NGM's interactive map — an interesting contrast to Peter Fabris' rather genteel gouaches — outlines the danger zones around the volcano.
posted by cenoxo at 9:12 PM on November 4, 2007


By Lava Possessed
posted by Wolof at 9:51 PM on November 4, 2007




Wow, Willie Hamilton was popular! I can't remember the last time so many new links added to an already great post. Have only skimmed but favorited for an evening read tonight. Great post mediaeport, and excellent additional material guys (neutral),
MWAH!
posted by Wilder at 12:20 AM on November 5, 2007


An hour and a half ahead of you, msdiski. Must be daylight saving.
posted by Wolof at 2:13 AM on November 5, 2007


The Volcano Lover is a brilliant novel (even if it does plagiarise Brian Fothergill's biography, Sir William Hamilton: Envoy Extraordinary), and I strongly recommend it to anyone reading this post who wants to find out more about Hamilton's love-affair with Vesuvius. There was a fabulous exhibition at the British Museum a few years ago called Vases and Volcanoes, all about Hamilton and his collections (including the notorious wax phalluses).

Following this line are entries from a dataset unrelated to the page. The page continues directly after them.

--- src/flat_wrapper.sv ---
// flat-port wrapper written by rule: the top's interface ports become plain ports
module demux_rr_dispatcher_flat 
#(
  parameter int unsigned N = 2,
  parameter int unsigned W = 8
)
  (clk, rst, bus_in_valid, bus_in_data, bus_out_ready, bus_in_ready, bus_out_valid, bus_out_data, bus_sel, bus_stall_cnt);
  demux_rr_dispatcher_if #(.N(N), .W(W)) bus_i ();
  input logic clk;
  input logic rst;
  input wire logic [$bits(bus_i.in_valid)-1:0] bus_in_valid;
  input wire logic [$bits(bus_i.in_data)-1:0] bus_in_data;
  input wire logic [$bits(bus_i.out_ready)-1:0] bus_out_ready;
  output wire logic [$bits(bus_i.in_ready)-1:0] bus_in_ready;
  output wire logic [$bits(bus_i.out_valid)-1:0] bus_out_valid;
  output wire logic [$bits(bus_i.out_data)-1:0] bus_out_data;
  output wire logic [$bits(bus_i.sel)-1:0] bus_sel;
  output wire logic [$bits(bus_i.stall_cnt)-1:0] bus_stall_cnt;
  assign bus_i.in_valid = bus_in_valid;
  assign bus_i.in_data = bus_in_data;
  assign bus_i.out_ready = bus_out_ready;
  assign bus_in_ready = bus_i.in_ready;
  assign bus_out_valid = bus_i.out_valid;
  assign bus_out_data = bus_i.out_data;
  assign bus_sel = bus_i.sel;
  assign bus_stall_cnt = bus_i.stall_cnt;
  demux_rr_dispatcher #(.N(N), .W(W)) u_core (.clk(clk), .rst(rst), .bus(bus_i));
endmodule
--- config.mk ---
export PLATFORM = sky130hd
export DESIGN_NAME = demux_rr_dispatcher_flat
export DESIGN_NICKNAME = d
export VERILOG_FILES = /design/src/rtl/demux_rr_dispatcher_if.sv /design/src/rtl/demux_rr_dispatcher.sv /design/src/flat_wrapper.sv
export SDC_FILE = /design/constraint.sdc
export NUM_CORES = 1
export LEC_CHECK = 0
export ABC_AREA = 1
export CORE_MARGIN = 4
export CORE_UTILIZATION = 45
export CTS_BUF_LIST = sky130_fd_sc_hd__clkbuf_4
export CTS_CLUSTER_SIZE = 20
export DETAILED_ROUTE_END_ITERATION = 7
export GPL_ROUTABILITY_DRIVEN = 0
export PLACE_DENSITY_LB_ADDON = 0.05
export RECOVER_POWER = 25
export SYNTH_ARGS = -nofsm -noshare
export SYNTH_HDL_FRONTEND = slang
export SYNTH_SLANG_ARGS = --single-unit
--- constraint.sdc ---
create_clock -name clk -period 1.55 [get_ports clk]
set_input_delay 0.3875 -clock clk [delete_from_list [all_inputs] [get_ports clk]]
set_output_delay 0.3875 -clock clk [all_outputs]
set_load 0.03 [all_outputs]
### src/rtl/pipelined_addsub.sv
// Pipelined N-bit add/subtract unit with valid pipeline and output stall.
// Ports: clk, rst, in_valid/in_ready, A, B, Cin, Sub,
//        out_valid/out_ready, Sum, Cout, Ovf.
module pipelined_addsub #(
  parameter int N      = 8,
  parameter int STAGES = 2
) (
  input  logic         clk,
  input  logic         rst,
  input  logic         in_valid,
  output logic         in_ready,
  input  logic [N-1:0] A,
  input  logic [N-1:0] B,
  input  logic         Cin,
  input  logic         Sub,
  output logic         out_valid,
  input  logic         out_ready,
  output logic [N-1:0] Sum,
  output logic         Cout,
  output logic         Ovf
);

  localparam int W = N / STAGES;

  if (STAGES < 1 || STAGES > N || (N % STAGES) != 0) begin : g_bad
    $error("pipelined_addsub: N must be divisible by STAGES");
  end

  logic         adv;
  logic [N-1:0] beff;
  logic         c0;
  logic         ovf_q;

  assign beff = Sub ? ~B : B;
  assign c0   = Sub ? ~Cin : Cin;

  // One chunk of the carry chain per stage. Operand bits not yet
  // consumed ride along LSB-aligned in g_sk; finished sum chunks
  // accumulate in s_q, growing by W bits per stage.
  for (genvar k = 0; k < STAGES; k++) begin : g_st
    localparam bit LAST = (k == STAGES - 1);

    logic [W-1:0]       a_ch;
    logic [W-1:0]       b_ch;
    logic               c_in;
    logic               v_in;
    logic [W:0]         r;
    logic [(k+1)*W-1:0] s_d;
    logic [(k+1)*W-1:0] s_q;
    logic               c_q;
    logic               v_q;

    if (k == 0) begin : g_first
      assign a_ch = A[W-1:0];
      assign b_ch = beff[W-1:0];
      assign c_in = c0;
      assign v_in = in_valid;
      assign s_d  = r[W-1:0];
    end else begin : g_next
      assign a_ch = g_st[k-1].g_sk.a_q[W-1:0];
      assign b_ch = g_st[k-1].g_sk.b_q[W-1:0];
      assign c_in = g_st[k-1].c_q;
      assign v_in = g_st[k-1].v_q;
      assign s_d  = {r[W-1:0], g_st[k-1].s_q};
    end

    assign r = {1'b0, a_ch} + {1'b0, b_ch}
             + {{W{1'b0}}, c_in};

    // The last stage only loads real results, so the
    // outputs hold their previous value across bubbles.
    always_ff @(posedge clk) begin
      if (rst) begin
        v_q <= 1'b0;
        c_q <= 1'b0;
        s_q <= '0;
      end else if (adv) begin
        v_q <= v_in;
        if (!LAST || v_in) begin
          c_q <= r[W];
          s_q <= s_d;
        end
      end
    end

    if (!LAST) begin : g_sk
      localparam int SW = N - (k + 1) * W;
      logic [SW-1:0] a_q;
      logic [SW-1:0] b_q;
      logic [SW-1:0] a_d;
      logic [SW-1:0] b_d;

      if (k == 0) begin : g_src
        assign a_d = A[N-1:W];
        assign b_d = beff[N-1:W];
      end else begin : g_src
        assign a_d = g_st[k-1].g_sk.a_q[N-k*W-1:W];
        assign b_d = g_st[k-1].g_sk.b_q[N-k*W-1:W];
      end

      always_ff @(posedge clk) begin
        if (rst) begin
          a_q <= '0;
          b_q <= '0;
        end else if (adv) begin
          a_q <= a_d;
          b_q <= b_d;
        end
      end
    end else begin : g_ovf
      // Top chunk carries both sign bits and the result sign.
      always_ff @(posedge clk) begin
        if (rst) begin
          ovf_q <= 1'b0;
        end else if (adv && v_in) begin
          ovf_q <= (a_ch[W-1] == b_ch[W-1])
                && (r[W-1] != a_ch[W-1]);
        end
      end
    end
  end

  assign out_valid = g_st[STAGES-1].v_q;
  assign Sum       = g_st[STAGES-1].s_q;
  assign Cout      = g_st[STAGES-1].c_q;
  assign Ovf       = ovf_q;
  assign adv       = !out_valid || out_ready;
  assign in_ready  = adv;

endmodule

Horace Rumpole: yes, the story is quite true. The etchings are by Gillray, published in 1807 and described as 'A new edition considerably enlarged'. They are a very clever, very cruel and very spiteful parody of Lady Hamilton's Attitudes, depicting Lady Hamilton as grotesquely ugly and overweight. (More on the Attitudes here and here, and another Gillray caricature of Lady Hamilton here.)
posted by verstegan at 2:13 AM on November 5, 2007 [1 favorite]


Thanks for this, mediareport: I saw the post at the Nonist (which has indeed bene really great lately) but this all bears repeating here. Another tangential Hamilton link: he was the dedicatee of this peculiar set of engravings by Filippo Morghen which depict a fanciful 18th-century vision of a voyage to the moon.
posted by misteraitch at 2:49 AM on November 5, 2007


An hour and a half ahead of you, msdiski. Must be daylight saving.

Nope, I failed to sign in to the NYT. The Banville article is good, eh?
posted by jennydiski at 4:23 AM on November 5, 2007


Dude, thanks for remembering me I live under an active volcano.
posted by darkripper at 5:18 AM on November 5, 2007


Coincidentally, the classic film That Hamilton Woman (1941) — starring Vivian Leigh as an irresistable Lady Emma Hamilton and Laurence Olivier (married to Leigh at the time) as a whittled-away Admiral Horatio Nelson — was on TCM last night.

Vesuvius had a difficult time playing against Miss Leigh, and was thus relegated to a minor role.
posted by cenoxo at 9:18 AM on November 5, 2007


Beautiful illustrations by Peter Fabris. Wonderful post mediareport. Thanks.
posted by nickyskye at 10:42 AM on November 5, 2007


Andy Warhol loved Vesuvius too.
posted by darkripper at 11:56 AM on November 5, 2007


Nope, I failed to sign in to the NYT.

Gah, this computer is obviously permalogged on there. Apologies to anyone who had to register, although I think Banville will amply repay any temporary inconvenience.